Eating healthy isn’t as challenging as you think. With a little preparation, it’s possible to prepare all your meals from nutrient-dense food sources. Considering the long-term health benefits of eating foods high in vitamins, minerals, and antioxidants, it makes good sense to take the effort to prepare your meals.
The quality of the foods we eat is the most crucial factor in determining our health. Our first hack in this series is to buy all your food from organic sources. Going organic will cost you a little more, but it’s worth the money.
Industrial agriculture and factory farming methods rob the nutrition value from our food and introduce harmful toxins to our diet. Search around your town for a farm stall or organic greengrocer to support with your patronage.
With this in mind, here are 16-healthy meal hacks you need to try. Give them a shot to enhance the convenience of your meals, ramp up their nutritional value, and improve your day-to-day health and well-being.
1. Bone Broth for Better Gut Health
Boost your digestive health by adding bone broth to your diet. The brew tastes fantastic by itself – a steaming hot cup is an ideal breakfast on a cold winter morning. You can add bone broth as a stock to soups or stews to improve the nutrition in the meal.
Bone broth contains collagen, which is excellent for the health of your digestive tract. It provides the ideal nutrition source for your gut biomes – the bacteria that live in your colon and intestines. Biomes assimilate the nutrition from your food and pass it through the intestinal wall into the bloodstream where it shuttled to cells and tissue.
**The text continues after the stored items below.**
File: config.mk
export PLATFORM = sky130hd
export DESIGN_NAME = kbd_host_if
export DESIGN_NICKNAME = d
export VERILOG_FILES = /design/src/rtl/kbd_pkg.sv /design/src/rtl/kbd_rx_frame.sv /design/src/rtl/kbd_out_buf.sv /design/src/rtl/kbd_in_buf.sv /design/src/rtl/kbd_host_if.sv
export SDC_FILE = /design/constraint.sdc
export NUM_CORES = 1
export LEC_CHECK = 0
export ABC_AREA = 1
export CAP_MARGIN = 15
export CORE_AREA = 2 2 66 68
export DETAILED_ROUTE_END_ITERATION = 12
export DIE_AREA = 0 0 68 70
export GPL_TIMING_DRIVEN = 0
export PLACE_DENSITY = 0.74
export SYNTH_ARGS = -nofsm -noshare
export SYNTH_HDL_FRONTEND = slang
export SYNTH_SLANG_ARGS = --single-unit
export TNS_END_PERCENT = 1
File: constraint.sdc
create_clock -name clk -period 1.5 [get_ports clk]
set_input_delay 0.375 -clock clk [delete_from_list [all_inputs] [get_ports clk]]
set_output_delay 0.375 -clock clk [all_outputs]
set_load 0.01 [all_outputs]
File: src/rtl/kbd_pkg.sv
package kbd_pkg;
  localparam int BYTE_W = 8;
  typedef logic [BYTE_W-1:0] kbd_byte_t;

  // odd parity: data bits plus parity bit hold an odd number of ones
  function automatic logic odd_par_ok(input kbd_byte_t b, input logic p);
    return ^{b, p};
  endfunction

  function automatic kbd_byte_t pack_status(input logic obf, input logic ibf,
                                            input logic cmd, input logic perr);
    kbd_byte_t s;
    s    = '0;
    s[0] = obf;
    s[1] = ibf;
    s[3] = cmd;
    s[7] = perr;
    return s;
  endfunction
endpackage

File: src/rtl/kbd_rx_frame.sv
module kbd_rx_frame
  import kbd_pkg::*;
#(
  parameter int SYNC_STAGES = 2
) (
  input  logic      clk,
  input  logic      rst_n,
  input  logic      kb_clk,
  input  logic      kb_data,
  output logic      done_o,
  output kbd_byte_t byte_o,
  output logic      par_ok_o
);
  localparam int LAST_BIT = BYTE_W + 2;
  localparam int CNT_W    = $clog2(LAST_BIT + 1);

  logic [SYNC_STAGES-1:0] clk_sync, dat_sync;

  for (genvar g = 0; g < SYNC_STAGES; g++) begin : g_sync
    always_ff @(posedge clk or negedge rst_n) begin
      if (!rst_n) begin
        clk_sync[g] <= 1'b1;
        dat_sync[g] <= 1'b1;
      end else if (g == 0) begin
        clk_sync[g] <= kb_clk;
        dat_sync[g] <= kb_data;
      end else begin
        clk_sync[g] <= clk_sync[(g > 0) ? g-1 : 0];
        dat_sync[g] <= dat_sync[(g > 0) ? g-1 : 0];
      end
    end
  end

  logic clk_s, d_s, clk_prev;
  assign clk_s = clk_sync[SYNC_STAGES-1];
  assign d_s   = dat_sync[SYNC_STAGES-1];

  logic fall_evt;
  assign fall_evt = clk_prev & ~clk_s;

  logic [CNT_W-1:0] bit_cnt;
  kbd_byte_t        shreg;
  logic             par_q, done_q;

  logic at_stop, frame_ok_evt;
  assign at_stop      = (bit_cnt == CNT_W'(LAST_BIT));
  assign frame_ok_evt = fall_evt && at_stop && d_s;

  always_ff @(posedge clk or negedge rst_n) begin
    if (!rst_n) begin
      clk_prev <= 1'b1;
      bit_cnt  <= '0;
      shreg    <= '0;
      par_q    <= 1'b0;
      done_q   <= 1'b0;
    end else begin
      clk_prev <= clk_s;
      done_q   <= frame_ok_evt;
      if (fall_evt) begin
        if (bit_cnt == '0) begin
          if (!d_s) bit_cnt <= CNT_W'(1);
        end else if (bit_cnt <= CNT_W'(BYTE_W)) begin
          shreg   <= {d_s, shreg[BYTE_W-1:1]};
          bit_cnt <= bit_cnt + CNT_W'(1);
        end else if (!at_stop) begin
          par_q   <= d_s;
          bit_cnt <= bit_cnt + CNT_W'(1);
        end else begin
          bit_cnt <= '0;
        end
      end
    end
  end

  assign done_o   = done_q;
  assign byte_o   = shreg;
  assign par_ok_o = odd_par_ok(shreg, par_q);

  AST_CNT_BOUND: assert property (@(posedge clk) disable iff (!rst_n)
    bit_cnt <= CNT_W'(LAST_BIT));
  AST_DONE_PULSE: assert property (@(posedge clk) disable iff (!rst_n)
    done_q |=> !done_q);
  AST_BAD_STOP_DROP: assert property (@(posedge clk) disable iff (!rst_n)
    (fall_evt && at_stop && !d_s) |=> !done_q);
endmodule

File: src/rtl/kbd_out_buf.sv
module kbd_out_buf
  import kbd_pkg::*;
(
  input  logic      clk,
  input  logic      rst_n,
  input  logic      rx_done,
  input  kbd_byte_t rx_byte,
  input  logic      rx_par_ok,
  input  logic      rd_data_evt,
  output kbd_byte_t obuf,
  output logic      obf,
  output logic      perr
);
  logic load_evt, drop_evt;
  assign load_evt = rx_done && (!obf || rd_data_evt);
  assign drop_evt = rx_done && !load_evt;

  always_ff @(posedge clk or negedge rst_n) begin
    if (!rst_n) begin
      obuf <= '0;
      obf  <= 1'b0;
      perr <= 1'b0;
    end else if (load_evt) begin
      obuf <= rx_byte;
      obf  <= 1'b1;
      perr <= !rx_par_ok;
    end else if (rd_data_evt) begin
      obf  <= 1'b0;
    end
  end

  AST_LOAD_FULL: assert property (@(posedge clk) disable iff (!rst_n)
    load_evt |=> obf && (obuf == $past(rx_byte)));
  AST_RD_EMPTIES: assert property (@(posedge clk) disable iff (!rst_n)
    (rd_data_evt && !rx_done) |=> !obf);
  AST_PERR_SET: assert property (@(posedge clk) disable iff (!rst_n)
    (load_evt && !rx_par_ok) |=> perr);
  AST_DROP_HOLD: assert property (@(posedge clk) disable iff (!rst_n)
    drop_evt |=> $stable(obuf) && $stable(perr));
  AST_COLLIDE_KEEP: assert property (@(posedge clk) disable iff (!rst_n)
    (rd_data_evt && rx_done) |=> obf);
endmodule
--- src/rtl/abl_pkg.sv ---
package abl_pkg;

  // Bus control pins after synchronization, packed so one synchronizer carries them all
  typedef struct packed {
    logic cs_n;
    logic cs;
    logic wr_n;
    logic rd_n;
  } bus_ctl_t;

  localparam int CTL_W = $bits(bus_ctl_t);

  // Idle level of each control pin: deselected, no strobe
  localparam bus_ctl_t CTL_IDLE = '{cs_n: 1'b1, cs: 1'b0, wr_n: 1'b1, rd_n: 1'b1};

endpackage

--- src/rtl/abl_sync.sv ---
module abl_sync #(
  parameter int             W       = 1,
  parameter int             STAGES  = 2,
  parameter logic [W-1:0]   RST_VAL = '0
) (
  input  logic         clk,
  input  logic         rst,
  input  logic [W-1:0] d,
  output logic [W-1:0] q
);

  logic [W-1:0] stage [STAGES];

  always_ff @(posedge clk) begin
    if (rst) stage[0] <= RST_VAL;
    else     stage[0] <= d;
  end

  for (genvar i = 1; i < STAGES; i++) begin : g_stage
    always_ff @(posedge clk) begin
      if (rst) stage[i] <= RST_VAL;
      else     stage[i] <= stage[i-1];
    end
  end

  assign q = stage[STAGES-1];

endmodule
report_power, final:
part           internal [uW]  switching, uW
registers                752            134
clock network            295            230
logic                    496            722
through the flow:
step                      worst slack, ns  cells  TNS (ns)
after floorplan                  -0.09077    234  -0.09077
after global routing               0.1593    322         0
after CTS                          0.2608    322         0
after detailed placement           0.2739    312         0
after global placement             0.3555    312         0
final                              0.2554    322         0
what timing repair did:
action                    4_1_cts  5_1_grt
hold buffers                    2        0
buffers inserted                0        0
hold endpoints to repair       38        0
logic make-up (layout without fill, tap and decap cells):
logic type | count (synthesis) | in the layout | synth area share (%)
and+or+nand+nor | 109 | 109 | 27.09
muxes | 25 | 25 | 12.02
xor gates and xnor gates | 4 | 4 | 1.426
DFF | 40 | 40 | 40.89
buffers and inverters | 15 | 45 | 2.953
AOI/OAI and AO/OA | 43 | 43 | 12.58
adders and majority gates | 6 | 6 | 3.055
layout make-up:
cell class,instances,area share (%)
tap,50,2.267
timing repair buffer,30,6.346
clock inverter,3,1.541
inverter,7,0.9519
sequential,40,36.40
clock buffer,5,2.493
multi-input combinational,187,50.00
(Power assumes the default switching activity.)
<file path="src/rtl/bist_mon_pkg.sv">
package bist_mon_pkg;
  // strobes from control to datapath, one cycle each
  typedef struct packed {
    logic clrRun;    // run start or software clear
    logic fwdErr;    // qualified nonzero word
    logic funcInc;   // back-channel CRC error, any mode
    logic bistInc;   // back-channel CRC error during a run
    logic lockDrop;  // lock fell during a run
  } monStrobe_t;

  localparam int NUM_CNT = 3;
  localparam int IDX_FWD  = 0;
  localparam int IDX_FUNC = 1;
  localparam int IDX_BIST = 2;
endpackage

</file>
<file path="src/rtl/bist_sat_cnt.sv">
module bist_sat_cnt #(
  parameter int CNT_W = 8
) (
  input  logic             clk,
  input  logic             rstN,
  input  logic             clr,
  input  logic             inc,
  output logic [CNT_W-1:0] count
);
  localparam logic [CNT_W-1:0] MAXV = {CNT_W{1'b1}};

  logic [CNT_W-1:0] base;
  logic [CNT_W-1:0] nextCount;

  always_comb begin
    base = clr ? '0 : count;
    nextCount = base;
    if (inc && (base != MAXV)) nextCount = base + 1'b1;
  end

  always_ff @(posedge clk or negedge rstN) begin
    if (!rstN) count <= '0;
    else       count <= nextCount;
  end
endmodule

</file>
<file path="src/rtl/bist_mon_ctrl.sv">
module bist_mon_ctrl
  import bist_mon_pkg::*;
#(
  parameter int DATA_W = 24
) (
  input  logic              clk,
  input  logic              rstN,
  input  logic [DATA_W-1:0] dataIn,
  input  logic              dataValid,
  input  logic              linkLock,
  input  logic              bistMode,
  input  logic              backLinkDet,
  input  logic              crcErrPulse,
  input  logic              swClear,
  output monStrobe_t        strobe
);
  logic bistQ;
  logic lockQ;
  logic runStart;
  logic wordBad;

  always_ff @(posedge clk or negedge rstN) begin
    if (!rstN) begin
      bistQ <= 1'b0;
      lockQ <= 1'b0;
    end else begin
      bistQ <= bistMode;
      lockQ <= linkLock;
    end
  end

  always_comb begin
    runStart = bistMode && !bistQ;
    wordBad  = |dataIn;
    strobe.clrRun   = runStart || swClear;
    strobe.fwdErr   = bistMode && linkLock && dataValid && wordBad;
    strobe.funcInc  = crcErrPulse && backLinkDet;
    strobe.bistInc  = crcErrPulse && backLinkDet && bistMode;
    strobe.lockDrop = bistMode && lockQ && !linkLock;
  end
endmodule

</file>
<file path="src/rtl/bist_mon_dpath.sv">
module bist_mon_dpath
  import bist_mon_pkg::*;
#(
  parameter int CNT_W     = 8,
  parameter int PASS_HOLD = 4
) (
  input  logic             clk,
  input  logic             rstN,
  input  monStrobe_t       strobe,
  output logic [CNT_W-1:0] fwdErrCount,
  output logic [CNT_W-1:0] crcFuncCount,
  output logic [CNT_W-1:0] crcBistCount,
  output logic             passOut,
  output logic             lockLost
);
  localparam int TW = $clog2(PASS_HOLD + 1);
  localparam logic [TW-1:0] HOLD_V = TW'(PASS_HOLD);

  logic [NUM_CNT-1:0] incVec;
  logic [CNT_W-1:0]   cntArr [NUM_CNT];
  logic [TW-1:0]      holdTimer;

  always_comb begin
    incVec = '0;
    incVec[IDX_FWD]  = strobe.fwdErr;
    incVec[IDX_FUNC] = strobe.funcInc;
    incVec[IDX_BIST] = strobe.bistInc;
  end

  for (genvar i = 0; i < NUM_CNT; i++) begin : gCnt
    bist_sat_cnt #(.CNT_W(CNT_W)) uCnt (
      .clk   (clk),
      .rstN  (rstN),
      .clr   (strobe.clrRun),
      .inc   (incVec[i]),
      .count (cntArr[i])
    );
  end

  assign fwdErrCount  = cntArr[IDX_FWD];
  assign crcFuncCount = cntArr[IDX_FUNC];
  assign crcBistCount = cntArr[IDX_BIST];

  always_ff @(posedge clk or negedge rstN) begin
    if (!rstN)                   holdTimer <= '0;
    else if (strobe.fwdErr)      holdTimer <= HOLD_V;
    else if (holdTimer != '0)    holdTimer <= holdTimer - 1'b1;
  end

  assign passOut = (holdTimer == '0);

  always_ff @(posedge clk or negedge rstN) begin
    if (!rstN) lockLost <= 1'b0;
    else       lockLost <= strobe.lockDrop || (lockLost && !strobe.clrRun);
  end
endmodule

</file>
<file path="src/rtl/bist_link_monitor.sv">
module bist_link_monitor
  import bist_mon_pkg::*;
#(
  parameter int DATA_W    = 24,
  parameter int CNT_W     = 8,
  parameter int PASS_HOLD = 4
) (
  input  logic              clk,
  input  logic              rstN,
  input  logic [DATA_W-1:0] dataIn,
  input  logic              dataValid,
  input  logic              linkLock,
  input  logic              bistMode,
  input  logic              backLinkDet,
  input  logic              crcErrPulse,
  input  logic              swClear,
  output logic [CNT_W-1:0]  fwdErrCount,
  output logic              passOut,
  output logic              lockLost,
  output logic [CNT_W-1:0]  crcFuncCount,
  output logic [CNT_W-1:0]  crcBistCount
);
  monStrobe_t strobe;

  bist_mon_ctrl #(.DATA_W(DATA_W)) uCtrl (
    .clk         (clk),
    .rstN        (rstN),
    .dataIn      (dataIn),
    .dataValid   (dataValid),
    .linkLock    (linkLock),
    .bistMode    (bistMode),
    .backLinkDet (backLinkDet),
    .crcErrPulse (crcErrPulse),
    .swClear     (swClear),
    .strobe      (strobe)
  );

  bist_mon_dpath #(.CNT_W(CNT_W), .PASS_HOLD(PASS_HOLD)) uDpath (
    .clk          (clk),
    .rstN         (rstN),
    .strobe       (strobe),
    .fwdErrCount  (fwdErrCount),
    .crcFuncCount (crcFuncCount),
    .crcBistCount (crcBistCount),
    .passOut      (passOut),
    .lockLost     (lockLost)
  );
endmodule

</file>
--- src/rtl/cfgser_pkg.sv ---
package cfgser_pkg;
   typedef enum logic {
      PH_ADDR = 1'b0,
      PH_DATA = 1'b1
   } cfgser_phase_e;

   function automatic int cfgser_max(input int a, input int b);
      return (a > b) ? a : b;
   endfunction
endpackage

--- src/rtl/cfgser_sync.sv ---
module cfgser_sync #(
   parameter int   STAGES  = 2,
   parameter logic RST_VAL = 1'b0
) (
   input  logic clk,
   input  logic rst_n,
   input  logic d_in,
   output logic d_out
);
   logic [STAGES-1:0] chain;

   generate
      if (STAGES < 2) begin : g_bad_stages
         $error("cfgser_sync: STAGES must be at least 2");
      end
      for (genvar i = 0; i < STAGES; i++) begin : g_stage
         always_ff @(posedge clk or negedge rst_n) begin
            if (!rst_n) begin
               chain[i] <= RST_VAL;
            end else if (i == 0) begin
               chain[i] <= d_in;
            end else begin
               chain[i] <= chain[(i == 0) ? 0 : i-1];
            end
         end
      end
   endgenerate

   assign d_out = chain[STAGES-1];
endmodule

--- src/rtl/cfgser_tag.sv ---
module cfgser_tag #(
   parameter int ADDR_W = 8,
   parameter int IMM_LO = 16,
   parameter int IMM_HI = 31
) (
   input  logic [ADDR_W-1:0] addr,
   output logic              imm
);
   generate
      if (IMM_HI < IMM_LO) begin : g_none
         assign imm = 1'b0;
      end else if (IMM_LO == 0) begin : g_low_open
         assign imm = (addr <= ADDR_W'(IMM_HI));
      end else begin : g_window
         assign imm = (addr >= ADDR_W'(IMM_LO)) && (addr <= ADDR_W'(IMM_HI));
      end
   endgenerate
endmodule

--- src/rtl/cfgser_deser.sv ---
module cfgser_deser
   import cfgser_pkg::*;
#(
   parameter int ADDR_W = 8,
   parameter int DATA_W = 6
) (
   input  logic              clk,
   input  logic              rst_n,
   input  logic              ld_s,
   input  logic              sck_s,
   input  logic              dat_s,
   input  logic              imm_in,
   output logic [ADDR_W-1:0] cur_addr,
   output logic              sck_rise,
   output logic              wr_en,
   output logic [ADDR_W-1:0] wr_addr,
   output logic [DATA_W-1:0] wr_data,
   output logic              wr_imm
);
   localparam int CNT_W = $clog2(cfgser_max(ADDR_W, DATA_W) + 1);
   localparam logic [CNT_W-1:0] ADDR_LAST = CNT_W'(ADDR_W - 1);
   localparam logic [CNT_W-1:0] DATA_LAST = CNT_W'(DATA_W - 1);

   cfgser_phase_e     phase;
   logic [CNT_W-1:0]  bit_cnt;
   logic [ADDR_W-1:0] addr_sh;
   logic [DATA_W-1:0] data_sh;
   logic              sck_d;

   assign sck_rise = sck_s & ~sck_d;

   always_ff @(posedge clk or negedge rst_n) begin
      if (!rst_n) begin
         phase    <= PH_ADDR;
         bit_cnt  <= '0;
         addr_sh  <= '0;
         data_sh  <= '0;
         cur_addr <= '0;
         sck_d    <= 1'b0;
         wr_en    <= 1'b0;
         wr_addr  <= '0;
         wr_data  <= '0;
         wr_imm   <= 1'b0;
      end else begin
         sck_d <= sck_s;
         wr_en <= 1'b0;
         if (ld_s) begin
            phase   <= PH_ADDR;
            bit_cnt <= '0;
         end else if (sck_rise) begin
            unique case (phase)
               PH_ADDR: begin
                  addr_sh <= {dat_s, addr_sh[ADDR_W-1:1]};
                  if (bit_cnt == ADDR_LAST) begin
                     cur_addr <= {dat_s, addr_sh[ADDR_W-1:1]};
                     phase    <= PH_DATA;
                     bit_cnt  <= '0;
                  end else begin
                     bit_cnt <= bit_cnt + 1'b1;
                  end
               end
               PH_DATA: begin
                  data_sh <= {dat_s, data_sh[DATA_W-1:1]};
                  if (bit_cnt == DATA_LAST) begin
                     wr_en    <= 1'b1;
                     wr_addr  <= cur_addr;
                     wr_data  <= {dat_s, data_sh[DATA_W-1:1]};
                     wr_imm   <= imm_in;
                     cur_addr <= cur_addr + 1'b1;
                     bit_cnt  <= '0;
                  end else begin
                     bit_cnt <= bit_cnt + 1'b1;
                  end
               end
               default: begin
                  phase <= PH_ADDR;
               end
            endcase
         end
      end
   end
endmodule
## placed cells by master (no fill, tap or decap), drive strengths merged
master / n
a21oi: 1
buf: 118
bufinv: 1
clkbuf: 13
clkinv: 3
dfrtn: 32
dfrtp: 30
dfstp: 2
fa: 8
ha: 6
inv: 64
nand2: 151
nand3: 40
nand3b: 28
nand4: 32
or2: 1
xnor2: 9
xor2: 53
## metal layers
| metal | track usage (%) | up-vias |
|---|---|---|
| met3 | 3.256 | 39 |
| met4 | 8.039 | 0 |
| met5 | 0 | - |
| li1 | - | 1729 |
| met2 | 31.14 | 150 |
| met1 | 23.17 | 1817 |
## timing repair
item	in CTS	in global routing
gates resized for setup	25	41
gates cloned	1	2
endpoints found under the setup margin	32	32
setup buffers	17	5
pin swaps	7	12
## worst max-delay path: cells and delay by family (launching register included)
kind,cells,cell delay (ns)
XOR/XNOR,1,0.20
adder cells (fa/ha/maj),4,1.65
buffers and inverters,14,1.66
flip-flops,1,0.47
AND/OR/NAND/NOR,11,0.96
===== config.mk =====
export PLATFORM = sky130hd
export DESIGN_NAME = scsi_dma_len_ctrl
export DESIGN_NICKNAME = d
export VERILOG_FILES = /design/src/rtl/sdl_pkg.sv /design/src/rtl/sdl_chunk_calc.sv /design/src/rtl/sdl_step_calc.sv /design/src/rtl/sdl_cpl_regs.sv /design/src/rtl/scsi_dma_len_ctrl.sv
export SDC_FILE = /design/constraint.sdc
export NUM_CORES = 1
export LEC_CHECK = 0
export ABC_AREA = 1
export BUFFER_PORTS_ARGS = -buffer_cell sky130_fd_sc_hd__buf_2
export CAP_MARGIN = 20
export CORE_MARGIN = 2
export CORE_UTILIZATION = 50
export CTS_CLUSTER_DIAMETER = 80
export DETAILED_ROUTE_END_ITERATION = 8
export PLACE_DENSITY = 0.77
export SLEW_MARGIN = 0
export SYNTH_ARGS = -nofsm -noshare
export SYNTH_HDL_FRONTEND = slang
export SYNTH_SLANG_ARGS = --single-unit

===== constraint.sdc =====
create_clock -name clk -period 6.9 [get_ports clk]
set_clock_uncertainty 0.1 [all_clocks]
set_input_delay 1.035 -clock clk [delete_from_list [all_inputs] [get_ports clk]]
set_output_delay 1.035 -clock clk [all_outputs]
set_load 0.01 [all_outputs]

===== src/rtl/sdl_pkg.sv =====
package sdl_pkg;
  localparam logic [7:0] ST_IRQ   = 8'h80;
  localparam logic [7:0] ST_CNTZ  = 8'h10;
  localparam logic [7:0] ST_PHASE = 8'h03;
  localparam logic [7:0] IV_SVC   = 8'h10;

  typedef enum logic [2:0] {
    EV_IDLE,
    EV_DONE,
    EV_START,
    EV_ACCEPT,
    EV_DATA
  } sdl_ev_e;
endpackage


===== src/rtl/sdl_chunk_calc.sv =====
module sdl_chunk_calc #(
  parameter int CNT_W   = 16,
  parameter int RES_W   = 24,
  parameter int CMD_MAX = 32,
  localparam int LEN_W  = CNT_W + 1
) (
  input  logic [CNT_W-1:0]        prog_i,
  input  logic                    cmd_i,
  input  logic signed [RES_W-1:0] res_i,
  output logic [LEN_W-1:0]        total_o,
  output logic [LEN_W-1:0]        chunk_o
);
  localparam int WW = (RES_W > LEN_W) ? RES_W : LEN_W;

  logic [RES_W-1:0] mag;
  logic [WW-1:0]    mag_w, tot_w, lim_w;

  always_comb begin
    total_o = (prog_i == '0) ? {1'b1, {CNT_W{1'b0}}} : {1'b0, prog_i};
    mag     = res_i[RES_W-1] ? RES_W'(-res_i) : RES_W'(res_i);
    mag_w   = WW'(mag);
    tot_w   = WW'(total_o);
    lim_w   = cmd_i ? WW'(CMD_MAX) : mag_w;
    chunk_o = (lim_w < tot_w) ? LEN_W'(lim_w) : total_o;
  end
endmodule


===== src/rtl/sdl_step_calc.sv =====
module sdl_step_calc #(
  parameter int CNT_W  = 16,
  parameter int RES_W  = 24,
  parameter int BUF_W  = 16,
  localparam int LEN_W = CNT_W + 1
) (
  input  logic [LEN_W-1:0]        left_i,
  input  logic [BUF_W-1:0]        buf_i,
  input  logic signed [RES_W-1:0] res_i,
  input  logic                    cmd_i,
  output logic [LEN_W-1:0]        step_o,
  output logic                    to_dev_o,
  output logic [LEN_W-1:0]        left_n_o,
  output logic [BUF_W-1:0]        buf_n_o,
  output logic signed [RES_W-1:0] res_n_o,
  output logic                    fire_o
);
  logic [LEN_W-1:0] buf_w;

  always_comb begin
    buf_w = LEN_W'(buf_i);
    if (cmd_i) begin
      step_o   = left_i;
      to_dev_o = 1'b1;
      left_n_o = '0;
      buf_n_o  = buf_i;
      res_n_o  = '0;
      fire_o   = 1'b0;
    end else begin
      step_o   = (left_i < buf_w) ? left_i : buf_w;
      to_dev_o = res_i[RES_W-1];
      left_n_o = left_i - step_o;
      buf_n_o  = buf_i - BUF_W'(step_o);
      res_n_o  = to_dev_o ? (res_i + $signed(RES_W'(step_o)))
                          : (res_i - $signed(RES_W'(step_o)));
      fire_o   = (buf_n_o != '0) ||
                 (!to_dev_o && (left_n_o == '0) && (res_n_o > 0));
    end
  end
endmodule
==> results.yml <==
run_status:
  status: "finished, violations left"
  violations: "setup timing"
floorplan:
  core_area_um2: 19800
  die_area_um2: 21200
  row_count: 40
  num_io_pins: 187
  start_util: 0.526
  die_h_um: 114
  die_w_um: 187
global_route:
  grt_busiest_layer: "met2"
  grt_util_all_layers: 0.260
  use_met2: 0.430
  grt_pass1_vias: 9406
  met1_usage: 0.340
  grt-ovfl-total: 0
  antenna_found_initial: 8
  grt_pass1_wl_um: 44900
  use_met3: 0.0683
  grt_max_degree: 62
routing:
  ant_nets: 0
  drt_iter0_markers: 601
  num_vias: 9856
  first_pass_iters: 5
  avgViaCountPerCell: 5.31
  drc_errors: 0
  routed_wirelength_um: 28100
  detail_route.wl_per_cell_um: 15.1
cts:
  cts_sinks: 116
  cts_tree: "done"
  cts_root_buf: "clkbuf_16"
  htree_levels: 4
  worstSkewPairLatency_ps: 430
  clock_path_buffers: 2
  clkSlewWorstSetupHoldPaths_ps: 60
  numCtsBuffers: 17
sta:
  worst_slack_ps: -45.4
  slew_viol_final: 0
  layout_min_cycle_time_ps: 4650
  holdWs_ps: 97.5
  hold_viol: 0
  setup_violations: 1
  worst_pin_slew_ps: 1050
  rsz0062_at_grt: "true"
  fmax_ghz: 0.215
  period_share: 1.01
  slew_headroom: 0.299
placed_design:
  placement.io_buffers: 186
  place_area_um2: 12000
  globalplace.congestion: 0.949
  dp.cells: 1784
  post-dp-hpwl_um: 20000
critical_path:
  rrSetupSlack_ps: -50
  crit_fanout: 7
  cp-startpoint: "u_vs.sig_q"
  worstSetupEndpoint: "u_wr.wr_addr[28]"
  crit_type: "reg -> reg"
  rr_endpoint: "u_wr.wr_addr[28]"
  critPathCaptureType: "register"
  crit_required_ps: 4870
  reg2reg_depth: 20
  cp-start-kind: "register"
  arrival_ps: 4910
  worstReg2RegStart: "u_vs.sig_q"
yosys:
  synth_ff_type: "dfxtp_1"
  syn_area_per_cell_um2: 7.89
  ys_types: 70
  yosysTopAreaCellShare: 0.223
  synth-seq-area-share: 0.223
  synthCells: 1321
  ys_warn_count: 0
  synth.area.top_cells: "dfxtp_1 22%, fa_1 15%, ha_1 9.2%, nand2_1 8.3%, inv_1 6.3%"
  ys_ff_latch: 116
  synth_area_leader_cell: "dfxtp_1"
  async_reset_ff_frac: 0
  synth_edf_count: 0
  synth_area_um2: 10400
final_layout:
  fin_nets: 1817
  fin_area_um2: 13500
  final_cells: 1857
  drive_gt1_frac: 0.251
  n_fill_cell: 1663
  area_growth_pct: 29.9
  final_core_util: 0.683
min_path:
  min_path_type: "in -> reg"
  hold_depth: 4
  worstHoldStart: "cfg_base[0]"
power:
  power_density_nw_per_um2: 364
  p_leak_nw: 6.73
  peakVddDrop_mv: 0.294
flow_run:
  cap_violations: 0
Making a batch of bone broth requires minimal effort. Take a large crockpot or slow-cooker and fill it with chicken, beef or lamb bones. Fill the pot with water, a few bay leaves, onion, carrots, celery, and peppercorns. Bring the water to boil and reduce the heat to simmer for 24 to 48-hours. The collagen leaches from the bones and ends up in the broth. Strain the broth through cheesecloth and store it in mason jars in your fridge.